Che dietro a tanta scellerata superficialità si celi la volontà di irregimentare il lavoro dei docenti mi sembra fuori discussione. Che dietro a tutto ciò vi siano inoltre anche interessi legati alle fabbriche dell'aggiornamento( si badi bene, io credo che nella scuola vi sia necessità di aggiornamento ma articolato secondo istanze ben diverse rispetto a quelle dei cosiddetti professionisti della didattica)è altrettanto vero. E vero è che togliendo ai docenti la libertà di poter verificare i propri allievi senza dover ricorrere alla rendicontazione con crocette apposte su indicatori tra i più strampalati per dimostrare d'essere giusti e trasparenti, si è finiti per dare un colpo ulteriore al già precario assestamento della scuola pubblica. Si è voluto certificare, in qualche modo, che dei docenti non ci si può fidare. Immaginiamoci, peraltro, cosa tutto ciò ha significato e significa anche ai fini dell'apprendimento degli allievi nel momento in cui è stata loro indotta la consapevolezza che dei propri professori non c'è poi tanto da fidarsi!
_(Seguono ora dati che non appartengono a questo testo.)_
`src/rtl/shared_reg_arbiter_pkg.sv`:
```
// shared_reg_arbiter_pkg: FSM state type and default sizing for the shared register arbiter
package shared_reg_arbiter_pkg;
    typedef enum logic [0:0] {IDLE = 1'b0, LOCKED = 1'b1} state_e;
    localparam int DEF_WIDTH    = 8;
    localparam int DEF_NREQ     = 4;
    localparam int DEF_MAX_LOCK = 16;
endpackage

```
`src/rtl/shared_reg_arbiter_rr_pick.sv`:
```
// rr_pick: round-robin winner search starting at ptr, wrapping modulo NREQ
module rr_pick
    import shared_reg_arbiter_pkg::*;
#(
    parameter int NREQ = DEF_NREQ
) (
    input  logic [NREQ-1:0] req,
    input  logic [2:0]      ptr,
    output logic [2:0]      w,
    output logic            any
);
    logic [2*NREQ-1:0] rot;

    assign rot = {req, req} >> ptr;
    assign any = |req;

    // scan downward so the set bit closest to ptr is the last one written
    always_comb begin
        w = '0;
        for (int i = NREQ - 1; i >= 0; i--)
            if (rot[i]) w = 3'((int'(ptr) + i) % NREQ);
    end
endmodule

```
`src/rtl/shared_reg_arbiter.sv`:
```
// shared_reg_arbiter: round-robin arbitrated shared register with optional timed ownership lock
module shared_reg_arbiter
    import shared_reg_arbiter_pkg::*;
#(
    parameter int WIDTH    = DEF_WIDTH,
    parameter int NREQ     = DEF_NREQ,
    parameter int MAX_LOCK = DEF_MAX_LOCK
) (
    input  logic                  clk,
    input  logic                  reset,
    input  logic [NREQ-1:0]       req,
    input  logic [NREQ-1:0]       lock,
    input  logic [NREQ*WIDTH-1:0] wdata,
    output logic [NREQ-1:0]       gnt,
    output logic [2:0]            owner,
    output logic [WIDTH-1:0]      q_out,
    output logic                  upd,
    output logic                  timeout
);
    state_e            st_q, st_d;
    logic [NREQ-1:0]   gnt_q, gnt_d, oh;
    logic [2:0]        owner_q, owner_d, ptr_q, ptr_d, w, src;
    logic [WIDTH-1:0]  shreg_q, shreg_d, slice;
    logic [7:0]        cnt_q, cnt_d;
    logic              upd_q, upd_d, to_q, to_d, any;

    rr_pick #(.NREQ(NREQ)) u_pick (.req(req), .ptr(ptr_q), .w(w), .any(any));

    // winner one-hot and the single write-data slice that may reach the register
    always_comb begin
        oh    = '0;
        slice = '0;
        src   = (st_q == IDLE) ? w : owner_q;
        for (int i = 0; i < NREQ; i++) begin
            oh[i] = (w == 3'(i));
            if (src == 3'(i)) slice = wdata[i*WIDTH +: WIDTH];
        end
    end

    // arbitration in IDLE, bounded ownership in LOCKED; lock of non-owners is masked by gnt
    always_comb begin
        st_d    = st_q;
        gnt_d   = '0;
        owner_d = owner_q;
        shreg_d = shreg_q;
        upd_d   = 1'b0;
        to_d    = 1'b0;
        ptr_d   = ptr_q;
        cnt_d   = cnt_q;
        if (st_q == IDLE) begin
            if (any) begin
                gnt_d   = oh;
                owner_d = w;
                shreg_d = slice;
                upd_d   = 1'b1;
                ptr_d   = 3'((int'(w) + 1) % NREQ);
                if (|(lock & oh)) begin
                    st_d  = LOCKED;
                    cnt_d = 8'd1;
                end
            end
        end else if (!(|(lock & gnt_q))) begin
            st_d = IDLE;
        end else if (cnt_q < 8'(MAX_LOCK)) begin
            gnt_d   = gnt_q;
            shreg_d = slice;
            upd_d   = 1'b1;
            cnt_d   = (cnt_q == 8'hFF) ? cnt_q : cnt_q + 8'd1;
        end else begin
            to_d = 1'b1;
            st_d = IDLE;
        end
    end

    // state registers; reset aborts any ownership without a timeout pulse
    always_ff @(posedge clk or posedge reset) begin
        if (reset) begin
            st_q    <= IDLE;
            gnt_q   <= '0;
            owner_q <= '0;
            shreg_q <= '0;
            upd_q   <= 1'b0;
            to_q    <= 1'b0;
            ptr_q   <= '0;
            cnt_q   <= '0;
        end else begin
            st_q    <= st_d;
            gnt_q   <= gnt_d;
            owner_q <= owner_d;
            shreg_q <= shreg_d;
            upd_q   <= upd_d;
            to_q    <= to_d;
            ptr_q   <= ptr_d;
            cnt_q   <= cnt_d;
        end
    end

    assign gnt     = gnt_q;
    assign owner   = owner_q;
    assign q_out   = shreg_q;
    assign upd     = upd_q;
    assign timeout = to_q;
endmodule

```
Quando una risposta chiara, definitiva e oggettiva non ce la danno scienziati o laboratori di analisi di qualsiasi tipo ai quali ci siamo rivolti per i più svariati e fastidiosi problemi, ci premuriamo poi in modo del tutto naturale di trovare comparazioni e approfondimenti anche rivolgendosi ad altri laboratori o ad altri scienziati. Solo dalla scuola pretendiamo che il risultato sia senza discussioni, come si addice appunto ad una scuola che si vuole a tutti i costi amorfa, formale e, appunto, senza discussioni.

GR ha detto...

Aggiungo che la smania classificatoria e docimologica è fonte inesauribile di paradossi: se si legge la spiegazione dell'8 che ho riportato nel testo in assenza di una corrispondente sintesi numerica, è impossibile capire se il livello descritto è quello più alto (come potrebbe benissimo essere), quello immediatamente inferiore o quello ancora più basso (come in questo caso). Nate per far comprendere il significato di un voto, hanno in realtà bisogno di un voto per essere comprese.